*PROBLEM DESCRIPTION*. In the records below, find the line containing "at 47 (unchanged)" and the line containing "Synthesized area at 0.0416 mm^2 (unchanged)"; please repeat exactly the lines from one to the other, both included, and nothing more.

Collected data
◆ ◆ ◆ ◆ ◆ ◆ ◆
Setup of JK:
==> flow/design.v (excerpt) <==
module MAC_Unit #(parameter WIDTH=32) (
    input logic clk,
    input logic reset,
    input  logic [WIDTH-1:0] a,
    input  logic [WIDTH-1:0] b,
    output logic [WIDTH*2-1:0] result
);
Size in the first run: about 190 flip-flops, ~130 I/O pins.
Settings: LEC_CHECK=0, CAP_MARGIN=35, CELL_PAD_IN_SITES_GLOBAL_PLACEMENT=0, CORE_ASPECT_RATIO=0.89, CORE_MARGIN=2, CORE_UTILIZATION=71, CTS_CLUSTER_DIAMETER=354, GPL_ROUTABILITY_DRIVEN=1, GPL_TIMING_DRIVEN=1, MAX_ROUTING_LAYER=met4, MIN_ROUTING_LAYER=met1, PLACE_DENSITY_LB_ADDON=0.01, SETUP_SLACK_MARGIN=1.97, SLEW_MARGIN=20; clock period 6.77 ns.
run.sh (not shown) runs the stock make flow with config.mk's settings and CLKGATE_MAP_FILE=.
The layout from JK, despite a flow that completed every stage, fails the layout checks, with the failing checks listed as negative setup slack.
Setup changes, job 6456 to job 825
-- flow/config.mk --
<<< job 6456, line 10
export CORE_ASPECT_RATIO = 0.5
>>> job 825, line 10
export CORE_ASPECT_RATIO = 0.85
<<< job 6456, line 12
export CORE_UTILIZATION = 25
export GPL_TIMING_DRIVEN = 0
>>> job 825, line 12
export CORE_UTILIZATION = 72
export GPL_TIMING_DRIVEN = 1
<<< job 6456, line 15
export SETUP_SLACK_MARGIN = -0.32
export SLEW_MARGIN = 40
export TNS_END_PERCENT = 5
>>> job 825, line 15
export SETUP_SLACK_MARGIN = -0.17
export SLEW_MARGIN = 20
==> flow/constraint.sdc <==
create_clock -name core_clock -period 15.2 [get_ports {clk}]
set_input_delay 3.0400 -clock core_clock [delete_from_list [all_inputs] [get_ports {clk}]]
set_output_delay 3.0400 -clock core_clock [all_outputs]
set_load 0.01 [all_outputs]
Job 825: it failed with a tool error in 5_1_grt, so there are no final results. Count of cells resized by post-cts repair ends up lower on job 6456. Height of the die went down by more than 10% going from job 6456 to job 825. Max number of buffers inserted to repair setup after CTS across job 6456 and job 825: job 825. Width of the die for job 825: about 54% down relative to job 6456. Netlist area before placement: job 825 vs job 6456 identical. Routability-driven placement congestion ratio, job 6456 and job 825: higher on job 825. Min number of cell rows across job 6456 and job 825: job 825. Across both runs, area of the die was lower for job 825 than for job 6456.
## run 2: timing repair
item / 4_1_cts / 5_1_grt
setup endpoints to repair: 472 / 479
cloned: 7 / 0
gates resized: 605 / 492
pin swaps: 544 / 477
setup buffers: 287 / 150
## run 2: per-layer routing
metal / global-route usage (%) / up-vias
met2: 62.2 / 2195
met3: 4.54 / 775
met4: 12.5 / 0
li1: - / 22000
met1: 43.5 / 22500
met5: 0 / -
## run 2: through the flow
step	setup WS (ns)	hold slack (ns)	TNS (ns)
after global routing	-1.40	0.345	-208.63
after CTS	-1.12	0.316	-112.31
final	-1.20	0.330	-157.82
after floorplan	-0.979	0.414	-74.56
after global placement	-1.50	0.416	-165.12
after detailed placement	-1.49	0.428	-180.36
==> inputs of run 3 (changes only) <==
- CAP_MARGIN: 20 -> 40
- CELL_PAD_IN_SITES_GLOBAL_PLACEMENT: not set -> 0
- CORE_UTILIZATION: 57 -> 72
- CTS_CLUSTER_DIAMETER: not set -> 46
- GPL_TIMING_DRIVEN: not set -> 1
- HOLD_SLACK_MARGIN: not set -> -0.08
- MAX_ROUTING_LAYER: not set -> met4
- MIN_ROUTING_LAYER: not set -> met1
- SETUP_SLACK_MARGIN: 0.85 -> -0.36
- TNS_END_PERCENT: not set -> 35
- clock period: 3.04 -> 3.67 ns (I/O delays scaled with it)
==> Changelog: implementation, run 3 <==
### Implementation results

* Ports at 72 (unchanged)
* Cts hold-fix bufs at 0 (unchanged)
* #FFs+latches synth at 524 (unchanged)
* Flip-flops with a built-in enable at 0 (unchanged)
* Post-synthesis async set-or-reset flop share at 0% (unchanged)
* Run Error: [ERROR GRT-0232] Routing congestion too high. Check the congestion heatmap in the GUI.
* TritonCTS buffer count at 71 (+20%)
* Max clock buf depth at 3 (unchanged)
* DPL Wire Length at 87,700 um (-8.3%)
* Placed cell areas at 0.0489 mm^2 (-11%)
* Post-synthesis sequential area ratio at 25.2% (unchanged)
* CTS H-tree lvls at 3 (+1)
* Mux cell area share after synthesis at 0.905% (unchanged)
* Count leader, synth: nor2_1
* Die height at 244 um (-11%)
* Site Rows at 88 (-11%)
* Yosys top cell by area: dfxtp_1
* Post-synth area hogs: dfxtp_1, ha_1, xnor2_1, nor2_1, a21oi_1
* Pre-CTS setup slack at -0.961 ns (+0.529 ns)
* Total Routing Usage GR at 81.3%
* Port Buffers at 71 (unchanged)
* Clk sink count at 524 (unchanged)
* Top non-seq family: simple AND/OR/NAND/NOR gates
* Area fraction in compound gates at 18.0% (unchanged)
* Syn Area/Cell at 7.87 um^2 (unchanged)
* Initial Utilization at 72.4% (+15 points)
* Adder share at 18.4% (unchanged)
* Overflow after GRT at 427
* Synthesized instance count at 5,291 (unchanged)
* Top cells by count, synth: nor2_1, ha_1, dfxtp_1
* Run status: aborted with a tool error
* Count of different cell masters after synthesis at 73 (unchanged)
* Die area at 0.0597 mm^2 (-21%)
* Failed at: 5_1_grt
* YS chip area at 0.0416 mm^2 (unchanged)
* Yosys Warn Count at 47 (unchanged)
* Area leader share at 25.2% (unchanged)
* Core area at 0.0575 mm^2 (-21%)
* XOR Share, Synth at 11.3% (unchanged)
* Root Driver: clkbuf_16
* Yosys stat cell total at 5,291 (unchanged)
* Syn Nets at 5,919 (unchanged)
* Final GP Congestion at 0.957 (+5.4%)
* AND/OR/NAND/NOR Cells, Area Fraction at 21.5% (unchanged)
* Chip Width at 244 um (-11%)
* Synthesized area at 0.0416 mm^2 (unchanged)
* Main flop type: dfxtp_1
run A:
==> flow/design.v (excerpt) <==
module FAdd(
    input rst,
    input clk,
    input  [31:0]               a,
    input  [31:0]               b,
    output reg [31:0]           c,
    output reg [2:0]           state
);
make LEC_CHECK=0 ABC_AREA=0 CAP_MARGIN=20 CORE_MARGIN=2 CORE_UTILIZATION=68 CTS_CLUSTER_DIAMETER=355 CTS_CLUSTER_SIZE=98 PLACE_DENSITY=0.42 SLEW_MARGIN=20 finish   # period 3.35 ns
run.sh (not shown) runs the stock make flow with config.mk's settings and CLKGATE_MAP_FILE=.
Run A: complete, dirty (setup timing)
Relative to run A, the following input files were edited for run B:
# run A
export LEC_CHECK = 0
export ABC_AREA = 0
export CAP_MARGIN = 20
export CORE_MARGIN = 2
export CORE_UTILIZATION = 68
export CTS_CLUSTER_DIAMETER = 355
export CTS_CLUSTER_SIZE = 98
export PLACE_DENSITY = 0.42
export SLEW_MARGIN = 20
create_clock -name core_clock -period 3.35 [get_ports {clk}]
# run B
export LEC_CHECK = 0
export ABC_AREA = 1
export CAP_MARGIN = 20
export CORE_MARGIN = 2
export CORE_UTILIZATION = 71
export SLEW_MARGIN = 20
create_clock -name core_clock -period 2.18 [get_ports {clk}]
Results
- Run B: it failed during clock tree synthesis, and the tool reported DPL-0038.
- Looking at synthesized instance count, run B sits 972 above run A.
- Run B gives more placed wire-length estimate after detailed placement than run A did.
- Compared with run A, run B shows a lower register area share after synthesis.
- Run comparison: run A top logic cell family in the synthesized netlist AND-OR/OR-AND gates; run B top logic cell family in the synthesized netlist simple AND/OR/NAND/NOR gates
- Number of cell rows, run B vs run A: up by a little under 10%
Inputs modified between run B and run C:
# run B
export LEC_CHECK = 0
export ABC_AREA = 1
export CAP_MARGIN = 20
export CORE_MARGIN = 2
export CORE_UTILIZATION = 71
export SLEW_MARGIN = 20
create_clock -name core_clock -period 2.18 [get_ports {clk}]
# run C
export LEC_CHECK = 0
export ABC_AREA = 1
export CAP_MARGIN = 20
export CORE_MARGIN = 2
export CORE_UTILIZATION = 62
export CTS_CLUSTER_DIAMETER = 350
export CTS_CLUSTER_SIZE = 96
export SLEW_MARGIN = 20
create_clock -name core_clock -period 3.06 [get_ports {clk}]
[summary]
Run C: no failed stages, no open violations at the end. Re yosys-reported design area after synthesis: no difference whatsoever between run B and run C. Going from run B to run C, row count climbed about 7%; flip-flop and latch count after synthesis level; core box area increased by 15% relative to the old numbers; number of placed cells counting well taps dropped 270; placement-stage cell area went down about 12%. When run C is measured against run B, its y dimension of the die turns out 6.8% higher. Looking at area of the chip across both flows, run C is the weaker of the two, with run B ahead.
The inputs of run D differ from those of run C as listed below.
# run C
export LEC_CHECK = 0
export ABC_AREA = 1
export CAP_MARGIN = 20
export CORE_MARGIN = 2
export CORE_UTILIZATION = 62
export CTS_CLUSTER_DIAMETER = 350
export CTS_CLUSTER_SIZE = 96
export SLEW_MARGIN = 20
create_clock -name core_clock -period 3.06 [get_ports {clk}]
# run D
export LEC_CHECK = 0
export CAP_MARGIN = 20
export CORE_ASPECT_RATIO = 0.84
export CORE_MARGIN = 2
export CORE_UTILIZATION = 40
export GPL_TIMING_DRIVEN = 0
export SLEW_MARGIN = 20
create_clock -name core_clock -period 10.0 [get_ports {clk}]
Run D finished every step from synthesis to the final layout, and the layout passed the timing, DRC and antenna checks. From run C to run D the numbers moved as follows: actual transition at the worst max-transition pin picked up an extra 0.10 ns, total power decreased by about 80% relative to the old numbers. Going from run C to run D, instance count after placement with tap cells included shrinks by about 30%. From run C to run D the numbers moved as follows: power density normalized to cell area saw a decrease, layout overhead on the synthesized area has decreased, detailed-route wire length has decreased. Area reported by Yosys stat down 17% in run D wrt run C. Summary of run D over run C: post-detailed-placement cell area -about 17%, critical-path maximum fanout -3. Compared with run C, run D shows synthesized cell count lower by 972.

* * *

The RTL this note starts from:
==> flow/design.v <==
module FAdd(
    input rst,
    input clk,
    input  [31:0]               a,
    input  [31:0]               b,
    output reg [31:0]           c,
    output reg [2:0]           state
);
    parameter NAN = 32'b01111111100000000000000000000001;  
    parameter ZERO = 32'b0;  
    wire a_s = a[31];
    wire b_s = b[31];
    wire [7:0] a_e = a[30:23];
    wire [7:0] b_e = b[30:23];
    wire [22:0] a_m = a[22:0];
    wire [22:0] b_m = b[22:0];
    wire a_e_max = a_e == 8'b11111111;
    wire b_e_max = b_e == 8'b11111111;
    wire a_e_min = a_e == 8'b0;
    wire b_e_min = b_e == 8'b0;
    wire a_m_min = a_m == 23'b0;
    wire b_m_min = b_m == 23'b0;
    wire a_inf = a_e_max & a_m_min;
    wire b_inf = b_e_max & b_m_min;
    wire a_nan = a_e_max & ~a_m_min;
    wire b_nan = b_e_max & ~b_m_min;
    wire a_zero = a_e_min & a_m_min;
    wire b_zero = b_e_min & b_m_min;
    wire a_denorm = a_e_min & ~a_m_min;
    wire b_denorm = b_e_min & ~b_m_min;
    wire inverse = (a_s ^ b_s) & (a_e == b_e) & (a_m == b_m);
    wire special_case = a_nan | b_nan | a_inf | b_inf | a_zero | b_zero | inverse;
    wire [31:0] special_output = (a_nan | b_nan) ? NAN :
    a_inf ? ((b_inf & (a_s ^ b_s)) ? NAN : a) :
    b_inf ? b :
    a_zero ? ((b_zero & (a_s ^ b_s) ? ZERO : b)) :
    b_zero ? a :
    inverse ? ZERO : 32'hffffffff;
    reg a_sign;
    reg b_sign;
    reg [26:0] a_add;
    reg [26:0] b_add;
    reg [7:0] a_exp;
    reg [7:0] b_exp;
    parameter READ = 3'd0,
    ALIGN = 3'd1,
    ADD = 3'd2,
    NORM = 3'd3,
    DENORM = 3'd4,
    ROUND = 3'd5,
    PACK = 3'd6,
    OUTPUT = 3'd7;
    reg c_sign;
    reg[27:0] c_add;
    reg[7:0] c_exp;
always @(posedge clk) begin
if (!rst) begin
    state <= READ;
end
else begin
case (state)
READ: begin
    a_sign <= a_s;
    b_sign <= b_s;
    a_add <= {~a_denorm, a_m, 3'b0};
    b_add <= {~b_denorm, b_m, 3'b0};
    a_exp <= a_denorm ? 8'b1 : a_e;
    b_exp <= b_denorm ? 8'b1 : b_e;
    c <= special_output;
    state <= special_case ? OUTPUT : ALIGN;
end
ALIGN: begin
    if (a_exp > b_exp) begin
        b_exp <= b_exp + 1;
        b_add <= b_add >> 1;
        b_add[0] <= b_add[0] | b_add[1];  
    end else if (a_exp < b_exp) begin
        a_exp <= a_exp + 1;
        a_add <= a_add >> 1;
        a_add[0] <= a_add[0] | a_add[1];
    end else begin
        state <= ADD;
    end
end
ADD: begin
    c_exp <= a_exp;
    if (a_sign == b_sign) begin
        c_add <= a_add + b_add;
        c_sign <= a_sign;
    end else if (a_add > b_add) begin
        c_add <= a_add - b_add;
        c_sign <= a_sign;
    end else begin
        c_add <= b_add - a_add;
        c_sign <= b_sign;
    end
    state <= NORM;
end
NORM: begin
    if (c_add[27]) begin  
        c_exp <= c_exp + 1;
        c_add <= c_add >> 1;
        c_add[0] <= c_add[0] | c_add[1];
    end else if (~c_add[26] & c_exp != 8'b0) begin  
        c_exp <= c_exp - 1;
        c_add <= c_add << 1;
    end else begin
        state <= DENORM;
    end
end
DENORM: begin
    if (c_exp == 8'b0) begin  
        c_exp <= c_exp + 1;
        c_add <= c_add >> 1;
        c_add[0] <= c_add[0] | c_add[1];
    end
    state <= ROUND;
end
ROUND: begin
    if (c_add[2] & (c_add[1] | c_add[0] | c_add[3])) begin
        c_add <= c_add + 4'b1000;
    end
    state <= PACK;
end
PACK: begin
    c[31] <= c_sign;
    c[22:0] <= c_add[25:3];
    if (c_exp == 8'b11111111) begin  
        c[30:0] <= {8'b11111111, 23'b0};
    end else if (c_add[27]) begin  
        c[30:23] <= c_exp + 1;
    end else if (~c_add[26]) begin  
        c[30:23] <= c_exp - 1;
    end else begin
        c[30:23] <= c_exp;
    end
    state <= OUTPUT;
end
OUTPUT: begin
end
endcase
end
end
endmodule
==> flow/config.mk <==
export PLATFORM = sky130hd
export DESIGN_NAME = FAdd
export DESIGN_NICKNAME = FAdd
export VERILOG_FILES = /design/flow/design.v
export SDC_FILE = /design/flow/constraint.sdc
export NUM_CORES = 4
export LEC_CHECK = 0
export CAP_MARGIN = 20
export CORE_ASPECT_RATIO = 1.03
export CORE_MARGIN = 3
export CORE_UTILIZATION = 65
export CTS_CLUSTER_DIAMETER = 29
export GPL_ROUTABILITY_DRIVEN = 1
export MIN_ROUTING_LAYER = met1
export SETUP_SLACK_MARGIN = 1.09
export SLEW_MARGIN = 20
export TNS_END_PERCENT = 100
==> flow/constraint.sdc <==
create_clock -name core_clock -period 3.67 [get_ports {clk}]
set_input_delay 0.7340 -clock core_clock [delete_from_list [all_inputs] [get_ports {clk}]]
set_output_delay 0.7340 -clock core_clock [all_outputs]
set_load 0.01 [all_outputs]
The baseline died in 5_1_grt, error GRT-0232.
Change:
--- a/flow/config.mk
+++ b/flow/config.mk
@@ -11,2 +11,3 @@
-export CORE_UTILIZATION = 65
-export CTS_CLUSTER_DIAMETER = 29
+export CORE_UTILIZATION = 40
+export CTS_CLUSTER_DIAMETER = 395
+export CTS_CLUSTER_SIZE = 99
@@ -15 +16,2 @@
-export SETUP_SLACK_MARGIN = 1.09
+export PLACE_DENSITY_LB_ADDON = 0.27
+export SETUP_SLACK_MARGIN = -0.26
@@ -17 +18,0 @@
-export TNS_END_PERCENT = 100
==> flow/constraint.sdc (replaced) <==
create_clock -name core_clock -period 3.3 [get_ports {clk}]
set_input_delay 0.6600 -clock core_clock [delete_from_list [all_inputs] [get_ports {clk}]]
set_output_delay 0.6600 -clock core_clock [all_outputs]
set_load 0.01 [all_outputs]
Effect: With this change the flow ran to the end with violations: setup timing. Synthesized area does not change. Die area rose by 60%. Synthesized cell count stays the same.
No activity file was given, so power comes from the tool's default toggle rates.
◆ ◆ ◆ ◆ ◆ ◆ ◆
*PROBLEM SOLUTION*.
* Yosys Warn Count at 47 (unchanged)
* Area leader share at 25.2% (unchanged)
* Core area at 0.0575 mm^2 (-21%)
* XOR Share, Synth at 11.3% (unchanged)
* Root Driver: clkbuf_16
* Yosys stat cell total at 5,291 (unchanged)
* Syn Nets at 5,919 (unchanged)
* Final GP Congestion at 0.957 (+5.4%)
* AND/OR/NAND/NOR Cells, Area Fraction at 21.5% (unchanged)
* Chip Width at 244 um (-11%)
* Synthesized area at 0.0416 mm^2 (unchanged)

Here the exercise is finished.